TASK ITEM:
Your answer must hold only the lines below from the line containing "export SYNTH_ARGS = -nofsm -noshare" through the line containing "set_clock_uncertainty 0.05 [all_clocks]", each reproduced exactly.

Collected data entries:
*** Begin section ***

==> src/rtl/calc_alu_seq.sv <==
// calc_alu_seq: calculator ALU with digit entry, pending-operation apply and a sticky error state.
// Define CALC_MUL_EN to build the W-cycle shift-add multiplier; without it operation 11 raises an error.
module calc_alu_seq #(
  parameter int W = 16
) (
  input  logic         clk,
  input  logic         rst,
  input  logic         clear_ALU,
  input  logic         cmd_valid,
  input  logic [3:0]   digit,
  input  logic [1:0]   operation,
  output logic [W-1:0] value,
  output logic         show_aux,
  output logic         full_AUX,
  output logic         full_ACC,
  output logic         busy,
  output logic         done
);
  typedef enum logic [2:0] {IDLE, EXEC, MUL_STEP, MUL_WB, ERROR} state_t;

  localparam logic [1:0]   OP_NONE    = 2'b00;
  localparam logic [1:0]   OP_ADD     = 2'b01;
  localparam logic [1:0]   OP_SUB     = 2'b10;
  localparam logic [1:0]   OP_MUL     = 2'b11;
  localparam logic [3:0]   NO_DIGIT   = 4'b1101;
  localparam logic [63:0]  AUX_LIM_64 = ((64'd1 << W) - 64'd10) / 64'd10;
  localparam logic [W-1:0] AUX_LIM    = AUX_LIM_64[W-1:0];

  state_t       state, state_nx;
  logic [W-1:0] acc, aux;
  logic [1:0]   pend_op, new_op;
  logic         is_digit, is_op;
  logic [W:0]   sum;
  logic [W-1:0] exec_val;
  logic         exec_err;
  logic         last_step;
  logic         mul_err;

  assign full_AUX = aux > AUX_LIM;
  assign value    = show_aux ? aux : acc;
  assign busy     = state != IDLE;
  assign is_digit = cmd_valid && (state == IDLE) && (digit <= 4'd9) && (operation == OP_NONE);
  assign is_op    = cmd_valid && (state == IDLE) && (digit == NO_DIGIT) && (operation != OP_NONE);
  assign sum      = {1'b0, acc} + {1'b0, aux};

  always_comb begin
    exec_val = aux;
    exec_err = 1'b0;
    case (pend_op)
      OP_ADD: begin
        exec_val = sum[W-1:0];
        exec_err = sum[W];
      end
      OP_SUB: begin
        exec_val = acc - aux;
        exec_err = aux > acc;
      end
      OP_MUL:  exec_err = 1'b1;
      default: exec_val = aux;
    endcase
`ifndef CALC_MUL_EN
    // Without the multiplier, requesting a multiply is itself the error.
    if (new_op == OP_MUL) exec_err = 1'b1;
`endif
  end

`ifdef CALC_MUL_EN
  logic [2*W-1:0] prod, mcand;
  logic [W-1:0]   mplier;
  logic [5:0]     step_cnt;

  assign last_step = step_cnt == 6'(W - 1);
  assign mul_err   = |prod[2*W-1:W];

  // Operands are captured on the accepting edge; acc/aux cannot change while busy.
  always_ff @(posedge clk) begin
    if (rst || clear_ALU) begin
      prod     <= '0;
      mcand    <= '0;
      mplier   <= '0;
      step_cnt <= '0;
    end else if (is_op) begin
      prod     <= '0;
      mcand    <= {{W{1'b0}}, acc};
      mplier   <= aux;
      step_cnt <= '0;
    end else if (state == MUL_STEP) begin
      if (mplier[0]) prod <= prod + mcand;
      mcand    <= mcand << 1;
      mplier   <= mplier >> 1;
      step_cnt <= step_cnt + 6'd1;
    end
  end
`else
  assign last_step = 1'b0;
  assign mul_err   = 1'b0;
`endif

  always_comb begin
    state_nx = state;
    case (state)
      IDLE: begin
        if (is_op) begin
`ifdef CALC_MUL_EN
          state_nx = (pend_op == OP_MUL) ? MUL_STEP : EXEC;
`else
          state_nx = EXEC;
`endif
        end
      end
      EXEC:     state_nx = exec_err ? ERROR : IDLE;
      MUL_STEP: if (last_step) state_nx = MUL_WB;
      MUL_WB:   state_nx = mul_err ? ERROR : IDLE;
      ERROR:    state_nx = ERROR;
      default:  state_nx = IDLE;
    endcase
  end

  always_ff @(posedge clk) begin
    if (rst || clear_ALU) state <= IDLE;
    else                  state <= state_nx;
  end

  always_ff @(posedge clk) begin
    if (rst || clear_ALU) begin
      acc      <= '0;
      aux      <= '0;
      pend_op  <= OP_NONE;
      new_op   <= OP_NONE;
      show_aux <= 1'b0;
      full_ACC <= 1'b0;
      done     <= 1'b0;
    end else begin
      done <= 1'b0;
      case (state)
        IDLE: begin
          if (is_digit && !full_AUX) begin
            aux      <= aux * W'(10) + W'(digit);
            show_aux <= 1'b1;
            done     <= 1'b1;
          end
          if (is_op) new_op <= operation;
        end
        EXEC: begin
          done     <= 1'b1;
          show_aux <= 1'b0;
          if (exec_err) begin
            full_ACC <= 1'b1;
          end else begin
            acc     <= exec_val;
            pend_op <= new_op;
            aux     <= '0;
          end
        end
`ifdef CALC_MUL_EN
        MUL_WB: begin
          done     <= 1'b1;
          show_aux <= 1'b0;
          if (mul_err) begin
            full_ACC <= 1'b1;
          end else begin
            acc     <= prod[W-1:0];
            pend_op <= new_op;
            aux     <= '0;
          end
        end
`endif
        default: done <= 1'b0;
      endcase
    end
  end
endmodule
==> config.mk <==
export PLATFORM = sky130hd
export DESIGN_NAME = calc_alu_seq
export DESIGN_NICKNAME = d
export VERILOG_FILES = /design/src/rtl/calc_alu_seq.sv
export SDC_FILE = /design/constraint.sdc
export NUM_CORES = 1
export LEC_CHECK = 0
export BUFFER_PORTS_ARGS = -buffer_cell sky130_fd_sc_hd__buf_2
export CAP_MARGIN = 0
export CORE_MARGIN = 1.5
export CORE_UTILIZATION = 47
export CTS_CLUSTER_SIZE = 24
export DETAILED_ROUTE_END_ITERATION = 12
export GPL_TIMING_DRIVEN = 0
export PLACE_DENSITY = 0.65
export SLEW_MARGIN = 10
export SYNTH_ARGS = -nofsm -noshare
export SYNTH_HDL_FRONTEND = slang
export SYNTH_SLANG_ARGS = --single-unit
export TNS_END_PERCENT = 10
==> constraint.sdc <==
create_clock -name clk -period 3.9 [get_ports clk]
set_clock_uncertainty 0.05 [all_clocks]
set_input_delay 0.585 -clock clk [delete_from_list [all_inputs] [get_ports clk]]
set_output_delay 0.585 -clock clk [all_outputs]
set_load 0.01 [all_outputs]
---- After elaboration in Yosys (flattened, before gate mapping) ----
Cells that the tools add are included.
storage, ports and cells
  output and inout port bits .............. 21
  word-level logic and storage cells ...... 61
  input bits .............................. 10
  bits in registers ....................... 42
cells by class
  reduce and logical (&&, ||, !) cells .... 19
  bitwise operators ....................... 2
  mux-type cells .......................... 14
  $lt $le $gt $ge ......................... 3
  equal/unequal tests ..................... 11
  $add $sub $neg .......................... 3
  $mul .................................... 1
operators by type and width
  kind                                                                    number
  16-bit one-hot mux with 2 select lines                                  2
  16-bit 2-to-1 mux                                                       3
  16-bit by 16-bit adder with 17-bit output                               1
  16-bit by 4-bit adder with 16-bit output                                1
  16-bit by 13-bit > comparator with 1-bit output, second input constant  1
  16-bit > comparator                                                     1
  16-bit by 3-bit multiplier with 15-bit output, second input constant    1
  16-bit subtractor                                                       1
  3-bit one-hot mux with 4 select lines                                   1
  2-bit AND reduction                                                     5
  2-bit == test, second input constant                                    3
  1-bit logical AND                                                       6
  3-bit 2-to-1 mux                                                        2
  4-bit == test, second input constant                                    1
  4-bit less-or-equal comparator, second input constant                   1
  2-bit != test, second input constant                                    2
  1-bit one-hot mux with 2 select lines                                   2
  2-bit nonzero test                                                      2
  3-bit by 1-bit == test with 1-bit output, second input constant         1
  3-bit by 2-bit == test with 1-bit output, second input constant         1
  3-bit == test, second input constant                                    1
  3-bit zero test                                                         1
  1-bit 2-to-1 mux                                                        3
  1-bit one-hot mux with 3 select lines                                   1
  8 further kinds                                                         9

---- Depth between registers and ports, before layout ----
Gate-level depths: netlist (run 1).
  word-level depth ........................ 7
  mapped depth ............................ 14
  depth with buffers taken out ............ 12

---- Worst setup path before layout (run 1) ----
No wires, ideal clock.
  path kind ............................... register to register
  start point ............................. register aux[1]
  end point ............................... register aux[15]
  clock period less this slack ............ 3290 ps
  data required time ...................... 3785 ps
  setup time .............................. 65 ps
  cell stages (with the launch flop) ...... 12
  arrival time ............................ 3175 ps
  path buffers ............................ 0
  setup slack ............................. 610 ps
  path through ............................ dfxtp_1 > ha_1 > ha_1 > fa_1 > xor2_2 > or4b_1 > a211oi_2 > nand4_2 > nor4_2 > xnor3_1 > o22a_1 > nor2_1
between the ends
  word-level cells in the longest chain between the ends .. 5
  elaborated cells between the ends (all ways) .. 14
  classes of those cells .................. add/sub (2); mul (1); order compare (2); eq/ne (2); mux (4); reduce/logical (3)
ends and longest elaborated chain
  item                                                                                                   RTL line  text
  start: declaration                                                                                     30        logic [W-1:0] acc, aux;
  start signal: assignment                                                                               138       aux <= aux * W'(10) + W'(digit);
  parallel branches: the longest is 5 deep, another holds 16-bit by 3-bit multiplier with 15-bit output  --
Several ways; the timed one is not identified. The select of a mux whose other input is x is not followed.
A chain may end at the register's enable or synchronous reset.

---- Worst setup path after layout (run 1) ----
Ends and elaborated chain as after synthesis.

*** End section ***

EXERCISE OUTPUT:
export SYNTH_ARGS = -nofsm -noshare
export SYNTH_HDL_FRONTEND = slang
export SYNTH_SLANG_ARGS = --single-unit
export TNS_END_PERCENT = 10
==> constraint.sdc <==
create_clock -name clk -period 3.9 [get_ports clk]
set_clock_uncertainty 0.05 [all_clocks]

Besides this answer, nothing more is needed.